I have often heard well-meaning people question my role in the Association:
  • Some say they will never join until I leave
  • Others say I should not be included in executive meetings
  • Many others find me repulsive and intimidating when it comes to debating on issues at general meetings
  • One particular friend (until lately) claims I am exploiting the public reputation of the Association to exalt myself and advance my parochial/selfish interests
  • Still there are some who doubt my claim of citizenship to the roots of Jacobu since they can refer the day I first arrived with my family from our sojourn and so on and so forth.
As funny as it may sound in the ears of those close to me, I am seriously affected by such hasty conclusions my folks draw anytime my name pops up in their discussions. I am passionate and committed to causes I am involved in. If there's anyone among us who sleeps and wakes with Jacobu in mind, such a fellow's heart beats same as mine.
To my co-leaders who often leave me alone to defend myself, I owe them so much gratitude, for in so doing I have come to understand myself better. I now know what it means when ancient writings say there comes a time on one's journey when s/he must walk alone. The courage it takes to walk such a path is better felt than described. I encourage whosoever is in touch with the spirit of leadership within to awaken and start working the dream.

In taking stock, Dr. Munroe's book helped me to understand such simple truths possessed in people like myself who have awoken the lion that sleeps in them and have taken the leadership mantle through thick and thin.  I have spent years and unrecoverable number of times - day and night - integrating the following attitudes which have not only catapulted me to where I am today, but also have helped in diverse ways to advance the cause of our own Jacobu Youth Association to the so-called good reputation it is now enjoying.
May I ask fellow critics to carefully consider putting into practice these practical ingredients sorely needed to be incorporated into the everyday thinking processes of whoever identifies him/herself with leaders:
  • sense of purpose and passion
  • sense of initiative
  • sense of prioritizing
  • goal setting
  • the spirit of teamwork
  • sense of innovation
  • accountability
  • persistence
  • discipline
  • self-cultivation or grooming
  • and sense of gratitude!
Such attitudes are always frowned upon especially by mediocre minds and timid souls whose conscience has been seared with the biblical hot iron, and whose hand and hinds have been shackled into fear, low-self esteem and hate. My prayer is that their eyes may be healed from the spiritual blindness that they have unconsciously accepted as their default programming so they may not only see what is but also what ought to be.

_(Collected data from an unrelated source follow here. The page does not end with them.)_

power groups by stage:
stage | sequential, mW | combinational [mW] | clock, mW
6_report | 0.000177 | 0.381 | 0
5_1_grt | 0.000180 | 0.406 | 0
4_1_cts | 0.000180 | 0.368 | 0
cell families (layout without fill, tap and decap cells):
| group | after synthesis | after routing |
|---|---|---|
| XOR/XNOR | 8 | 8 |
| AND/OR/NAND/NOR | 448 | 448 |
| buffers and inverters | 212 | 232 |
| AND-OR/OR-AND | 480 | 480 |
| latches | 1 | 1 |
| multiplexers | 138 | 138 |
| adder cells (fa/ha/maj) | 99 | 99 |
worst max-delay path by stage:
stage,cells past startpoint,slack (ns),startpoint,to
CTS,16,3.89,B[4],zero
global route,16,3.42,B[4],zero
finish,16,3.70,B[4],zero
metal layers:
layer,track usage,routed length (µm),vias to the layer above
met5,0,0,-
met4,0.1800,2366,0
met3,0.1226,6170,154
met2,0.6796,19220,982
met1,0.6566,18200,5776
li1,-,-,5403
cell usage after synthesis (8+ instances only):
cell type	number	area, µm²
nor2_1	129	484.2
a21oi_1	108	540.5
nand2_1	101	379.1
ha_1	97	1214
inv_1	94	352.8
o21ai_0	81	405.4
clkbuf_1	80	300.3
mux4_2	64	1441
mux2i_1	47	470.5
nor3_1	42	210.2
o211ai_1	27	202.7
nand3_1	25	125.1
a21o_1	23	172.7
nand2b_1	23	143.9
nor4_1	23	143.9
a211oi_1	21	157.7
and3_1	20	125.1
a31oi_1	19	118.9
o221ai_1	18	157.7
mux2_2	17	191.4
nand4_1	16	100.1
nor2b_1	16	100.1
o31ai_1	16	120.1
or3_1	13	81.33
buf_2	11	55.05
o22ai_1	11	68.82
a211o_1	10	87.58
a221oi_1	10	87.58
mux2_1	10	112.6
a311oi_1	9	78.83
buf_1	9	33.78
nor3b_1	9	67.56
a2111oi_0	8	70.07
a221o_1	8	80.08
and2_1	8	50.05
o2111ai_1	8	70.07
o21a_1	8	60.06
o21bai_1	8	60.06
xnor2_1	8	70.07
$ cat design/flow/config.mk
export PLATFORM = sky130hd
export DESIGN_NAME = Regs
export DESIGN_NICKNAME = Regs
export VERILOG_FILES = /design/flow/design.v
export SDC_FILE = /design/flow/constraint.sdc
export NUM_CORES = 4
export LEC_CHECK = 1
export CORE_UTILIZATION = 50
$ cat design/flow/constraint.sdc
current_design Regs

set clk_period 6.5
set clk_io_pct 0.2

create_clock -name clk0 -period $clk_period [get_ports {clk}]

set non_clock_inputs [all_inputs -no_clocks]
set_input_delay [expr $clk_period * $clk_io_pct] -clock clk0 $non_clock_inputs
set_output_delay [expr $clk_period * $clk_io_pct] -clock clk0 [all_outputs]
$ cat design/flow/design.v
`timescale 1ps / 1ps
module Regs(
		input clk,
		input rst,
		input [4:0] rd_addr_A, 
		input [4:0] rd_addr_B, 
		input [4:0] wt_addr, 
		input [31:0] wt_data, 
		input L_S,   
		output [31:0] rd_data_A, 
		output [31:0] rd_data_B
		);
	reg [31:0] register [1:31]; 					 
	integer i;
	assign rd_data_A = (rd_addr_A == 0) ? 0 : register[rd_addr_A]; 	   
	assign rd_data_B = (rd_addr_B == 0) ? 0 : register[rd_addr_B];     
	always @(negedge clk or posedge rst) begin
		if (rst == 1) begin 							 
		    for (i=1; i<32; i=i+1)
				register[i] <= 0;
		end 
		else begin
		    if ((wt_addr != 0) && (L_S == 1))  
		        register[wt_addr] <= wt_data;
		end
	end
endmodule
$ cat design/flow/run.sh
#!/bin/bash
# OpenROAD 26Q1-2900-gdf79404cd8, Yosys 0.63+post, stock flow scripts
make -C /OpenROAD-flow-scripts/flow DESIGN_CONFIG=/design/flow/config.mk WORK_HOME=/design/flow/orfs finish
==> flow_summary.toml <==
# implementation run metrics
[floorplanning]
rows = 115
floorplan.initialDensity = 0.5034
die_width_um = 316.6
io-pin-count = 114
chip_area_um2 = 100200
die_h_um = 316.6
design.core.area_um2 = 98280

[run]
warnings = 28
cap_viol_max_count = 0

[drt]
routed_wire_length_per_instance_um = 42.99
detailedRoute.firstIterationViolations = 4961
drt_pass1_iterations = 7
wl_mm = 253.6
antenna_left = 0
routed_via_density = 7.428
via_count = 43820
drc = 0

[power_and_ir_drop]
power.static_leakage_nw = 26.75
power.density_cell_area_nw_per_um2 = 296.2
p_total_w = 0.01814
power.ir.vdd_worst_uv = 246.4

[placed_design]
placement.io_buffers = 113
gp_congestion = 1.039
dp.final_hpwl_mm = 157.1
post_dp_cell_area_um2 = 55640

[final_timing]
timing.final.setup_violations = 33
setup_repair_after_global_routing_missed_its_margin = "yes"
maxSlewViolCount = 0
max_slew.worst_pin.slew_ns = 1.061
maxSlewHeadroom = 0.2901
post-route-worst-setup-slack_ns = -0.4296
timing_hold_violations_final = 0
worst_clock_skew_ns = 0

[setup_path]
setup.reg_to_reg.worst_slack_ns = 5.37
critical_path.n_buffers_inverters = 1
worst_ep_arrival_time_ns = 5.63
worst_r2r_endpoint = "register[21][17]"
ff2ff_path_depth = 4
worstSetupStartpoint = "register[14][23]"
max_stage_delay_ns = 0.35
critPathMaxFanout = 2
timing.critical_path.cells = "nor4bb_2, a31oi_1, o32ai_2, a221oi_2, and3_1, a31oi_4, buf_2"
worst-path-stages = 7
timing_worst_setup_path_type = "flop to output pin"
slowest_stage = "dfrtn_1"
start_kind = "flop"
worst_setup_path_endpoint = "rd_data_A[23]"
crit_path_end_kind = "output pin"
timing.rr.start = "register[21][17]"
critPathTopFamily = "AND-OR/OR-AND gates"
worst-endpoint-required_ns = 5.20

[clocking]
clk_root_buffer_cell = "clkbuf_16"
cts_tree = "yes"
cts_inserted_buffers = 109
clk_latency_ns = 0.67
path_clk_slew_ns = 0.05
cts_stage_hold_buffer_count = 0
max_clock_buf_depth = 3
cts_max_level = 3
clkSinkCount = 992

[synthesis]
ys_cells = 4196
ys_area_um2 = 49470
post_synth.cell_area_avg_um2 = 11.79
ys_seq_elements = 992
syn_inst = 4196
number_of_enable_type_register_cells_in_the_synthesized_netlist = 0
post_synth_instance_area_um2 = 49470
synth-async-reset-ratio = 1.000
yosys.cell_types.count = 63
count_of_yosys_warnings_during_synthesis = 2
yosys.stat.seqShare = 0.5018
synthFlopType = "dfrtn_1"

[layout]
drive_gt1_frac = 0.4518
largest_register_ffs = 992
sequential_cell_area_um2 = 24820
final_design_area_no_fill_um2 = 61260
register_with_the_most_flip_flops = "register"
layout_top_cell_excl_fill_tap = "dfrtn_1"
nFillCells = 7579
areaGrowthSynthToFinish_pct = 23.83
area.combinational_um2 = 24500
largest_registers = "register x992"
layout_top_cells_excl_fill_tap = "992 x dfrtn_1, 985 x mux2_2, 743 x a22oi_1"

[hold_path]
hp-class = "flop to flop"

[global_route]
grt_start_max_net_pins = 97
grt_remaining_overflow = 0
grt_pass1_vias = 43260
globalRouteTotalUtil = 0.5350
grt_antenna_before_repair = 6
grt_first_pass_wirelength_mm = 347.5

[outcome]
violations = "setup timing"
run_status = "finished, violations left"
==> layout make-up <==
class | instances | share of cell area
repair buffers | 624 | 0.1042
clock buffers | 154 | 0.05136
clock inverters | 51 | 0.01211
flip-flops and latches | 992 | 0.4052
well taps | 1287 | 0.02628
diodes | 10 | 0.0004085
multi-input cells | 2774 | 0.4000
inverters | 7 | 0.0004902
==> synthesized netlist by cell type, types with 17 or more instances <==
library cell | n | area, um2
nor2_1 | 117 | 439.2
a22oi_1 | 788 | 5916
nand2_1 | 196 | 735.7
buf_1 | 32 | 120.1
dfrtn_1 | 992 | 24820
a22o_1 | 17 | 148.9
mux2_2 | 988 | 11130
a31oi_1 | 23 | 143.9
buf_4 | 27 | 202.7
nor4_1 | 17 | 106.4
nor3_1 | 68 | 340.3
nand4_1 | 100 | 625.6
clkbuf_1 | 175 | 656.9
buf_2 | 184 | 920.9
a21oi_1 | 165 | 825.8
a222oi_1 | 45 | 450.4
nand3_1 | 63 | 315.3
o21ai_0 | 19 | 95.09
a221oi_1 | 20 | 175.2
==> power breakdown <==
| group | switching, W | leakage [nW] | internal, W |
|---|---|---|---|
| Sequential | 0.00112 | 12.7 | 0.00749 |
| Combinational | 0.00130 | 12.2 | 0.00150 |
| Clock | 0.00276 | 1.89 | 0.00398 |
==> layer usage <==
metal | vias up | part of all wire | track usage
li1 | 16800 | - | -
met1 | 21930 | 0.34 | 0.6772
met2 | 3723 | 0.40 | 0.7035
met3 | 1345 | 0.17 | 0.3300
met4 | 18 | 0.087 | 0.3192
met5 | - | 0.0015 | 0.02841
==> metrics by stage <==
stage	hold slack, ns	cells	setup TNS [ns]	utilization	setup slack, ns
4_1_cts	0.4786	5869	-5.196	0.6175	-0.3738
6_report	0.4789	5899	-4.160	0.6234	-0.4296
3_5_place_dp	0.4716	5599	-98.09	0.5662	-0.2538
3_3_place_gp	0.4616	5599	-106.31	0.5662	-0.2802
5_1_grt	0.4896	5890	-6.685	0.6232	-0.4455
2_1_floorplan	0.4405	4196	-	-	-11.34
==> how the worst min path moves through the flow <==
| stage | from | end | slack (ns) | cells after the start |
|---|---|---|---|---|
| 4_1_cts | register[24][30] | register[24][30] | 0.48 | 1 |
| 5_1_grt | register[13][31] | register[13][31] | 0.49 | 1 |
| 6_report | register[4][3] | register[4][3] | 0.48 | 1 |
==> kinds of logic (layout without fill, tap and decap cells) <==
logic type,after synthesis,count (layout),synth area share
compound gates,1111,1111,0.1625
mux,1005,1005,0.2285
flops,992,992,0.5018
simple gates,658,658,0.06712
buf+inv,430,836,0.04008
other cells,0,10,0
==> what timing repair did <==
| action | 4_1_cts | 5_1_grt |
|---|---|---|
| buffers inserted | 72 | 22 |
| setup endpoints to repair | 64 | 62 |
| resized | 389 | 98 |
| pin swaps | 265 | 182 |
| gates cloned | 0 | 0 |
Power and IR drop assume default switching activity.
==> ./design.v <==
`timescale 1ns/1ps
module RegFile(clk, in, R1addr, R2addr, WRaddr, RegWrite, R1out, R2out);
input clk;
input [31:0] in;
input [4:0] R1addr, R2addr, WRaddr;
input RegWrite;
output [31:0] R1out, R2out;
reg [31:0] Regs [0:31];
always@(negedge clk) begin
  if(RegWrite == 1)  begin
      Regs[WRaddr] <= in;
  end
  Regs[0] <= 32'b0;
end
assign  R1out = Regs[R1addr];
assign  R2out = Regs[R2addr];
endmodule
==> ./run.sh <==
#!/bin/bash
# OpenROAD 26Q1-2900-gdf79404cd8, Yosys 0.63+post, stock flow scripts
make -C /OpenROAD-flow-scripts/flow DESIGN_CONFIG=/design/flow/config.mk WORK_HOME=/design/flow/orfs finish
==> ./config.mk <==
export PLATFORM = sky130hd
export DESIGN_NAME = RegFile
export DESIGN_NICKNAME = RegFile
export VERILOG_FILES = /design/flow/design.v
export SDC_FILE = /design/flow/constraint.sdc
export NUM_CORES = 4
export LEC_CHECK = 1
export CORE_UTILIZATION = 40
==> ./constraint.sdc <==
current_design RegFile

set clk_period 8.1
set clk_io_pct 0.2

create_clock -name clk0 -period $clk_period [get_ports {clk}]

set non_clock_inputs [all_inputs -no_clocks]
set_input_delay [expr $clk_period * $clk_io_pct] -clock clk0 $non_clock_inputs
set_output_delay [expr $clk_period * $clk_io_pct] -clock clk0 [all_outputs]
==> results.cfg <==
; generated from flow reports
[cells_and_area]
largest_reg_flops = 992
lay_top_count = inv_1
layoutNonFillerInstCount = 5230
fillerInstances = 8746
areaGrowthSynthToFinish_pct = 26.8
drive_gt1_frac = 0.276
reg_top3 = Regs (992)
fin_util = 0.511
lay_top_cells = inv_1, edfxtp_1, mux4_2
largest-register = Regs

[clock_network]
htree_levels = 3
cts_tree = done
numClockSinks = 992
numCtsBuffers = 108
clockRootBuffer = clkbuf_16
ctsHoldBuffers = 0
cts.clk_slew.worst_paths_ns = 0.03
cts_buffer_depth = 3

[setup_path]
crit_chain = buf_4, mux4_2, a22o_1, o21ai_2, o31ai_2, buf_4, buf_2
critPathLaunchType = flip-flop
worstSetupEndpointType = output pin
path_class = flip-flop to output pin
cpMostUsedCell = buf_4
slowest_delay_ns = 0.46
crit_arrival_ns = 6.64
worstPathMaxFanout = 2
worstPathRequired_ns = 6.48
cp_slowest_cell = mux4_2

[die]
dieHeight_um = 342
ios = 113
die_x_um = 342
dieArea_um2 = 117000
core_um2 = 114000
initCoreUtil = 0.403
row_count = 124

[job]
warnings = 1019
cap_violations = 0

[pwr]
ir_drop_uv = 204
p_total_mw = 14.1
power.density_nw_per_um2 = 241
power_leakage_nw = 23.1

[global_routing]
grt_overflow_total = 0
grtUsageTotal = 0.283
grt_pass1_wl_mm = 216
grt_max_degree = 83
antenna_found_initial = 4
grt_pass1_vias = 35500

[synthesis]
top_cell_area_share = 0.646
synth_cell_type_count = 26
yosysCellCount = 2448
postSynthAreaPerCell_um2 = 18.8
synth_seq_share = 0.646
yosysWarnings = 1
ys_area_um2 = 46100
mappedNetlistArea_um2 = 46100
netlist_instances = 2448
ys_seq_elements = 992
yosys.area.top_type = edfxtp_1
topCellsByArea = edfxtp_1, mux4_2, a22o_1, mux2i_1, mux2_2

[sta]
hold_slack_ns = 3.99
rsz0062_at_grt = true
final-hold-violation-count = 0
slew_headroom = 0.215
setup_ws_ns = -0.156
worst_pin_slew_ns = 1.18
finalSetupViolations = 6
finalMaxSlewViolations = 0

[routing]
drc = 0
post_drt_wl_per_cell_um = 28.6
drt_wl_total_mm = 150
drt-pass1-iter-count = 7
ant_nets = 0
antennaDiodeCount = 0
num_vias = 30400
first_iter_violations = 1814
viasPerCell = 5.81

[placement]
dp.cells = 4024
dp_hpwl_mm = 84.1
gp_congestion = 0.916
io_buffers = 112

[worst_hold_path]
hp-class = primary input to output pin

[outcome]
violations = negative setup slack
status = finished, violations left
-- cells by family (layout without fill, tap and decap cells) --
family / after synthesis / after routing / share of synthesized area
simple gates: 186 / 186 / 0.0200
flops: 992 / 992 / 0.646
mux: 608 / 608 / 0.238
compound gates: 448 / 448 / 0.0729
buf+inv: 214 / 1484 / 0.0233
-- cells in the mapped netlist, drive strengths merged --
master,number
nand3,2
nand2,67
inv,3
and2,34
nor2,34
or3,1
a211oi,64
buf,95
clkbuf,116
mux4,384
o21ai,64
nor2b,6
o31ai,64
a22o,192
edfxtp,992
mux2i,160
and3,32
mux2,64
nand3b,5
o22ai,64
or3b,3
nand2b,2
-- metal layers --
layer / track usage / vias up / part of all wire
met3: 0.246 / 367 / 0.17
met2: 0.407 / 2399 / 0.48
met1: 0.286 / 14700 / 0.30
met5: 0.0421 / - / 0.0037
li1: - / 12900 / -
met4: 0.122 / 18 / 0.036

Of all the accusations hurled at me, what I find most ridiculous is their claim that the Association is making me overly popular. I have personally worked for my reputation with all the good and the bad. I claim responsibility for both with no shame or regret and of course with no pride.

I was brought up to the presence of public eye at a very tender age when I didn't have much sense into what the future held for me. I starting performing to a large audience from primary school through campus to present day. All this while, the Jacobu Youth Association had not been reborn as it thrives today. I read scriptures at church gatherings, recited poems and performed in plays for every school I have attended - creche to university! I have represented my university in serious competitive debates on and off radio (and won all of them!) and hosted very high profile statesmen in gatherings at which my introduction included nothing from the Association. But never at any of such functions did I run away from the fact that I come from Jacobu. I have said and I say again that Jacobu to me is as Jerusalem to the Jews!
If something should be said about my fidelity to the Association, it rather should go like: Kwasi Mensah is marketing the association!

Someday I may have a bigger audience to share more profound real-time life-stories with. Until then, keep believing...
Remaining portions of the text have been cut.